The heritability of otitis media: a twin and triplet study

Abstract

Context: Anatomical, physiological, and epidemiological data indicate that there may be a significant genetic component to prolonged time with and recurrent episodes of otitis media in children.

Objective: To determine the genetic component of time with and episodes of middle ear effusion and acute otitis media (AOM) during the first 2 years of life.

Design: Prospective twin and triplet cohort study with enrollment from 1982 through 1995.

Setting: Otitis Media Research Center in the ear, nose, and throat clinic of Children's Hospital of Pittsburgh, Pittsburgh, Pa.

Patients: A total of 168 healthy same-sex twin and 7 triplet sets were recruited within the first 2 months of life; zygosity results were available for 140 sets; 138 (99%) of these were followed up for 1 year and 126 (90%) for 2 years.

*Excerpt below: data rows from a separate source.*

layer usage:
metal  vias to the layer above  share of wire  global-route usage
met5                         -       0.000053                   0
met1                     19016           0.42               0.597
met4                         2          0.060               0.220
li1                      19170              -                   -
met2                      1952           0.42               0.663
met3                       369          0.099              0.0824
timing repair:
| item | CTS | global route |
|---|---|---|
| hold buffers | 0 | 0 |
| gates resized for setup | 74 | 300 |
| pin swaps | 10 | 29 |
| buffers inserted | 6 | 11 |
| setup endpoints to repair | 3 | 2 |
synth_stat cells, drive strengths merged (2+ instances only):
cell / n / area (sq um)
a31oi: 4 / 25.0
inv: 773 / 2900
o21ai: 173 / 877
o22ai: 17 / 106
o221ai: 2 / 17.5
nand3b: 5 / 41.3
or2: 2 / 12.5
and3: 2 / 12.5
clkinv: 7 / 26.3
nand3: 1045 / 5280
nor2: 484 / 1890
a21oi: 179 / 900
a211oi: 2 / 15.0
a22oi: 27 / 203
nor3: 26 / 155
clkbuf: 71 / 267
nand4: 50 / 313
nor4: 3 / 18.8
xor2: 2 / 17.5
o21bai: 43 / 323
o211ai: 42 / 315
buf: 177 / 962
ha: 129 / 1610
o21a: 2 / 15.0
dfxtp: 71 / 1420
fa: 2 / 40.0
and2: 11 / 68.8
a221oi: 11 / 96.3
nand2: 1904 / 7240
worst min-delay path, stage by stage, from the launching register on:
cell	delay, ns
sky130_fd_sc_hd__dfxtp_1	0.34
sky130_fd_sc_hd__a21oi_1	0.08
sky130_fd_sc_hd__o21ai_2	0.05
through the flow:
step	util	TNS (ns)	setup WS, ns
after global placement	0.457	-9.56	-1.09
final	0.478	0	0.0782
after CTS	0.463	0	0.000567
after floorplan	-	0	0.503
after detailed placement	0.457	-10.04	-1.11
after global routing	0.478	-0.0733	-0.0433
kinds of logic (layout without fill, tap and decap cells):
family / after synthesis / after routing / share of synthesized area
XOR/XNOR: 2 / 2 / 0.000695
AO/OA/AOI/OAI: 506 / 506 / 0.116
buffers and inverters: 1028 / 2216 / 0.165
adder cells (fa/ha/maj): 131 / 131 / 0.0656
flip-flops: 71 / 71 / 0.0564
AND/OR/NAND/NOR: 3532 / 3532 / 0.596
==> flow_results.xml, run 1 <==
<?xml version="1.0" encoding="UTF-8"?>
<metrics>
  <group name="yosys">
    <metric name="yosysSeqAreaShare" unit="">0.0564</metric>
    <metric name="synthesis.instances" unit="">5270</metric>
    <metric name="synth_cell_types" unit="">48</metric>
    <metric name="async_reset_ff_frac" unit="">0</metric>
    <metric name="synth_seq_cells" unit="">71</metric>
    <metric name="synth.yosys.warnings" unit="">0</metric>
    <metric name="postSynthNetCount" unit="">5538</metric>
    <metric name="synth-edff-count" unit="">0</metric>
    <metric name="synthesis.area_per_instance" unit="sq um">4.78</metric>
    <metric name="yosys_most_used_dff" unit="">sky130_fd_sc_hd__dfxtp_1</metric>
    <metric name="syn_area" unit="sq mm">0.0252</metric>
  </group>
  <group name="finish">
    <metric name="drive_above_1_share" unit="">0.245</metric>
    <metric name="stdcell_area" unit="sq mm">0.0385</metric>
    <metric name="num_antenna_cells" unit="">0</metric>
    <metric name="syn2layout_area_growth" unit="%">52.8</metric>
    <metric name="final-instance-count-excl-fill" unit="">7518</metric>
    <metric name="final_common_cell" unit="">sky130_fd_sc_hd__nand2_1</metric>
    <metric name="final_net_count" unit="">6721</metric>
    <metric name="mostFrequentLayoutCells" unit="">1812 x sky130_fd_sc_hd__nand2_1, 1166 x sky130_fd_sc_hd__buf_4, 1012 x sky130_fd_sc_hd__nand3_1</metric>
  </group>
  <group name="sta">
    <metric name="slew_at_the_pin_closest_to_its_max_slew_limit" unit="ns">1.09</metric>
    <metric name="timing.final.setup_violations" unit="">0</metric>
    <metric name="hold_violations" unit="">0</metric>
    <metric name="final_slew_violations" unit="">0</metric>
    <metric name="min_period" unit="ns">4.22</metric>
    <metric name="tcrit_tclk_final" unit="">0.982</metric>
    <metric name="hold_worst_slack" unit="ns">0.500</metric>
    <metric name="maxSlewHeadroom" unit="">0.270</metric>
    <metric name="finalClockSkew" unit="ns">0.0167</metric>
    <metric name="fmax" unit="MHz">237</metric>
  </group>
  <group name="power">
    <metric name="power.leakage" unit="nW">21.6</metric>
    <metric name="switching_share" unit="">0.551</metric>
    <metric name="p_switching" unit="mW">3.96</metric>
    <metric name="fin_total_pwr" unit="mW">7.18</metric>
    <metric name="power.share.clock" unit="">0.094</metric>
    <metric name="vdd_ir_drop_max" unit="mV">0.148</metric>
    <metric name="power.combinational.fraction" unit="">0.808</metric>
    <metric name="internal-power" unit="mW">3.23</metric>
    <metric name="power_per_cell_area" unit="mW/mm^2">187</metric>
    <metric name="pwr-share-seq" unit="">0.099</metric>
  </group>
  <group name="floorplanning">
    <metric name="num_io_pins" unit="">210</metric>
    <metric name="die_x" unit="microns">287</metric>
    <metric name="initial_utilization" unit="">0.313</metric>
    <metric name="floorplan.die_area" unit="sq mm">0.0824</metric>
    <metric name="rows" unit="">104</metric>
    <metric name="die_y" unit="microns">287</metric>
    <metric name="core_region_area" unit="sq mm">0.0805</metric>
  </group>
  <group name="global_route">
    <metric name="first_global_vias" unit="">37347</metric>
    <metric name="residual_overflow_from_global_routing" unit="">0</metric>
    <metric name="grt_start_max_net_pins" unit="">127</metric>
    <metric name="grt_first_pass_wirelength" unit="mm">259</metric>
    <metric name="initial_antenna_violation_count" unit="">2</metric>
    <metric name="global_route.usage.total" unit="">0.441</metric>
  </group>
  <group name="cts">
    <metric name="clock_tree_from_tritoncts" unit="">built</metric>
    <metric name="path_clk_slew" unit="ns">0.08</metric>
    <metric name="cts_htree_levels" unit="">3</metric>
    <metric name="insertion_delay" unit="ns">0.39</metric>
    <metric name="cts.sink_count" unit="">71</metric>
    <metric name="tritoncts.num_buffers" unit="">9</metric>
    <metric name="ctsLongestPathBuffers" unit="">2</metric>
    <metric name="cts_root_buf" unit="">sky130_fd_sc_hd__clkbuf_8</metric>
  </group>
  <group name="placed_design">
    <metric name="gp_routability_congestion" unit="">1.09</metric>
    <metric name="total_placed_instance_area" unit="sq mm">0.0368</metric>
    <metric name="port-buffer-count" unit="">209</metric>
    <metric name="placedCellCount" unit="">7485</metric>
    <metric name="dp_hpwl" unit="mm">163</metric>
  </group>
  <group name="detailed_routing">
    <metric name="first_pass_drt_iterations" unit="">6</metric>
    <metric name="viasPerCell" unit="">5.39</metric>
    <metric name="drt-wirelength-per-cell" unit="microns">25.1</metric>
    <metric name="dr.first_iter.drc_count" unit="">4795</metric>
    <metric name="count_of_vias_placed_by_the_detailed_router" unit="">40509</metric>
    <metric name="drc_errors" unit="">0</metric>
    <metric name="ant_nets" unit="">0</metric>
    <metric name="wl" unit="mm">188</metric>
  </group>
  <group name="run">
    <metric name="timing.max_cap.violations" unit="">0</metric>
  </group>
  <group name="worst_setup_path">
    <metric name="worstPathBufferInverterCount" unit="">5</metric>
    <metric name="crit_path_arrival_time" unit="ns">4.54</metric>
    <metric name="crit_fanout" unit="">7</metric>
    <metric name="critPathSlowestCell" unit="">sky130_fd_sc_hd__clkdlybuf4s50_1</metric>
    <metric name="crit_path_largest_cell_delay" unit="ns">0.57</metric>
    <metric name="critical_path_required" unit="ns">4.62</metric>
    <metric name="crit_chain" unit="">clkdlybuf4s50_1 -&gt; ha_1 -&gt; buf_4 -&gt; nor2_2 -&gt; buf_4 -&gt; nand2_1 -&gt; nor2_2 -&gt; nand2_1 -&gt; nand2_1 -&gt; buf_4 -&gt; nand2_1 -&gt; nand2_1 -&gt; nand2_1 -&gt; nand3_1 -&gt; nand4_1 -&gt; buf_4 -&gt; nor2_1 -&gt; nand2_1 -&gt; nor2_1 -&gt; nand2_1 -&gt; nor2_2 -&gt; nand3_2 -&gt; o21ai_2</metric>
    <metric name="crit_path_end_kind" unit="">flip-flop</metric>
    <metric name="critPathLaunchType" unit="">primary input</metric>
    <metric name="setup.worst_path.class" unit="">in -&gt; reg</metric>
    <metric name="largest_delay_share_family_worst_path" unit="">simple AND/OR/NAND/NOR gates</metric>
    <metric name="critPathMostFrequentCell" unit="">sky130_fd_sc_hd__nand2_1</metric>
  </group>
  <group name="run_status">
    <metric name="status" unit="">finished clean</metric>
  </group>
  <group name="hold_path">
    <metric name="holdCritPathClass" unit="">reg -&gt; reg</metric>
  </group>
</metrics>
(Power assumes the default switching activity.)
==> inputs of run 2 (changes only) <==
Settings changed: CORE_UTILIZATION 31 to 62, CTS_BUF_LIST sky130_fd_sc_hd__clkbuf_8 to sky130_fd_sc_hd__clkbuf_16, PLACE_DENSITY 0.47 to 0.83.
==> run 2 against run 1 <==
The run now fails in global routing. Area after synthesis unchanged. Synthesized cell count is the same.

Main outcome measures: Proportion of time with middle ear effusion, episodes of middle ear effusion, and episodes of AOM by zygosity status.

Results: At the 2-year end point, the estimate of heritability of time with middle ear effusion was 0.73 (P<.001). The estimates of discordance for 3 or more episodes of middle ear effusion were 0.04 for monozygotic twins and 0.37 for dizygotic twins (P = .01). The estimate of discordance of an episode of AOM in monozygotic twins was 0.04 compared with 0.49 in dizygotic twins (P = .005).

Conclusions: Our study suggests there is a strong genetic component to the amount of time with middle ear effusion and episodes of middle ear effusion and AOM in children.